なぜ飛行機の機内と違って、自由に動ける自宅でこの病気が発症してしまうのでしょう?
航空関係者からすると「エコノミークラス症候群」という言葉はあまり気持ちよくはありませんが、今一度この病気について学びなおしてみたいと思います。
Contents
エコノミークラス症候群とは?
エコノミークラス症候群とは、長時間同じ姿勢で座っていることで足の血管内に血栓(血のかたまり)が生じ、立ち上がった際に血栓が血管を移動し、肺の動脈を詰まらせてしまう病気です。
静脈に血栓ができてしまうのを「深部静脈血栓症」、血栓が肺の血管に詰まってしまうのを「肺血栓塞栓症」といいます。

飛行機のエコノミークラスに限らず、日常生活でも2時間同じ姿勢で座っていると、足の血流が悪くなり血栓ができやすくなる状態になります。
名前から誤解されがちですが「長時間、同じ姿勢で座っている状態」が続くと、どこでも起こりえる病気であると知っておくことが重要です。
なんで機内で発症しやすいの?
1977年に「フライト後にこの病気を発症する方の多くがエコノミークラスに搭乗している」という学説が出されました。なぜエコノミークラスで発症しやすいのかを考えてみましょう。
水分が低下しやすい
飛行機の機内は、体内の水分を失いやすい環境になっています。
乾燥している
飛行機の機内の湿度は10~20%ほどに保たれています。
機内の湿度が高いと、結露による電気系統の故障や、錆による機体の強度劣化など安全性に問題が生じるため「ウォーター・エクストラクター」という水分除去装置によって湿度があえて低く設定されています。
そのため機内は非常に乾燥しており、体内の水分が蒸発していきます。
気圧が低い
飛行機の機内は標高2000m程度(富士山の五合目くらい)の気圧が保たれています。地上に比べて酸素が薄いので、脳は呼吸数を増やすことで酸素を確保しようとします。呼吸数が増えることで、体内の水分が蒸発していきます。
お酒が飲める
レジャーで飛行機を利用するときは機内で一杯呑みたくなるものです(^^) しかし機内でお酒を飲みすぎると利尿作用によってオシッコが近くなり、体内の水分が失われていきます。

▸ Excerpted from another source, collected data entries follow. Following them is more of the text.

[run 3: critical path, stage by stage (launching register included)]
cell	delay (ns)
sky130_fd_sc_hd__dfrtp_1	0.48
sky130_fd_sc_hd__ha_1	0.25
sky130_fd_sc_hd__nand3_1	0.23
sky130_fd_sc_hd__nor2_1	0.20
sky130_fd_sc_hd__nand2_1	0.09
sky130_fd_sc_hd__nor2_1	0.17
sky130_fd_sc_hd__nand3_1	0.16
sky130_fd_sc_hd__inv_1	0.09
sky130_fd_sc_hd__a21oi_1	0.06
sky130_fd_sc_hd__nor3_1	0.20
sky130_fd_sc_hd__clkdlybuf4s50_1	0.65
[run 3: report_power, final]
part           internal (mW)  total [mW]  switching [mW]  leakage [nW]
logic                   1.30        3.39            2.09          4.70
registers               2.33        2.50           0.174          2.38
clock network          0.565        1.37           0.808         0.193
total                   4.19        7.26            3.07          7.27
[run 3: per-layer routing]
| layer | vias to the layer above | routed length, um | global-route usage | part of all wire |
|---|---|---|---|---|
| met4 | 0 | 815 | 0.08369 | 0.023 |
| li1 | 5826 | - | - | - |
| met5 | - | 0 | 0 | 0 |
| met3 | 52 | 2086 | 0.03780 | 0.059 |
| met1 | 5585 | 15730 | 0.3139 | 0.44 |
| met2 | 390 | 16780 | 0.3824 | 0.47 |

このような環境によって体内の水分が失われて血液がドロドロになってしまい、血栓が出来やすくなってしまいます。
動きづらい
エコノミークラスの座席配列にもよりますが、窓側席や中央席だと思うように動きづらい事があります。隣の人を気にして、トイレに行けないという方もいるでしょう。
長時間同じ姿勢でいることで血流が悪くなり、血栓が出来やすくなってしまいます。
症状
血栓が肺の静脈を詰まらせてしまうことで、呼吸困難、胸の痛み、息切れ、動悸、冷や汗などの症状が出ます。

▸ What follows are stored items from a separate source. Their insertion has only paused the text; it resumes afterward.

## config.mk

```make
export PLATFORM = sky130hd
export DESIGN_NAME = l0_pool_flat
export DESIGN_NICKNAME = d
export VERILOG_FILES = /design/src/rtl/cnn_pkg.sv /design/src/rtl/l0_pool_if.sv /design/src/rtl/max4.sv /design/src/rtl/l0_pool.sv /design/src/flat_wrapper.sv
export SDC_FILE = /design/constraint.sdc
export NUM_CORES = 1
export LEC_CHECK = 0
export BUFFER_PORTS_ARGS = -buffer_cell sky130_fd_sc_hd__buf_2
export CORE_MARGIN = 2
export CORE_UTILIZATION = 47
export CTS_CLUSTER_SIZE = 12
export DETAILED_ROUTE_END_ITERATION = 10
export GPL_TIMING_DRIVEN = 0
export PLACE_DENSITY = 0.71
export SYNTH_ARGS = -nofsm -noshare
export SYNTH_HDL_FRONTEND = slang
export SYNTH_SLANG_ARGS = --single-unit
```

## constraint.sdc

```tcl
create_clock -name clk -period 2.4 [get_ports clk]
set_clock_uncertainty 0.1 [all_clocks]
set_input_delay 0.36 -clock clk [delete_from_list [all_inputs] [get_ports clk]]
set_output_delay 0.36 -clock clk [all_outputs]
set_load 0.01 [all_outputs]
```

動脈が詰まってしまうことで血圧が低下して失神やショックを引き起こし最悪の場合は死に至ることもある病気です。
血栓の移動のしかたによっては、フライト後1~2週間後に発症するケースもあります。フライト後に自覚症状があったら、すぐに近くの地上係員や医療機関に伝えましょう!
対処法
適度な運動
エコノミークラスであれば、「適度にトイレに席を立つ」「足のマッサージをする」などをするだけでも効果的です。こちらのHPに座った状態でも出来るストレッチが乗っています。
在宅勤務中でも適度に席を立ち、ストレッチなどの運動をしましょう。
適度な水分補給
しっかり水分をとりましょう。お酒のような利尿作用のある飲み物は逆効果ですので注意しましょう。また、意外と「お茶」にも利尿作用が高いものがあるので、こちらも注意しましょう。
ゆったりした衣服を着る
締め付けのキツい衣服は、血流がとどこおり血栓ができやすくなる可能性があります。長時間座る状態が続くときは、ゆったりめの服を着るよう意識してみましょう。
まとめ
エコノミークラス症候群は機内だけでなく、どこでも起こりえる病気です。
実際に、2011年の東日本大震災や2016年の熊本地震の際、被災地で車の中で避難生活を送っていた方々が、長時間車内で座っていたことでこの病気を発症しています。
対処法を知っていれば防げる病気ですので、飛行機に乗る機会が多い方や在宅勤務が続いている方は、ぜひ今一度意識してみてください!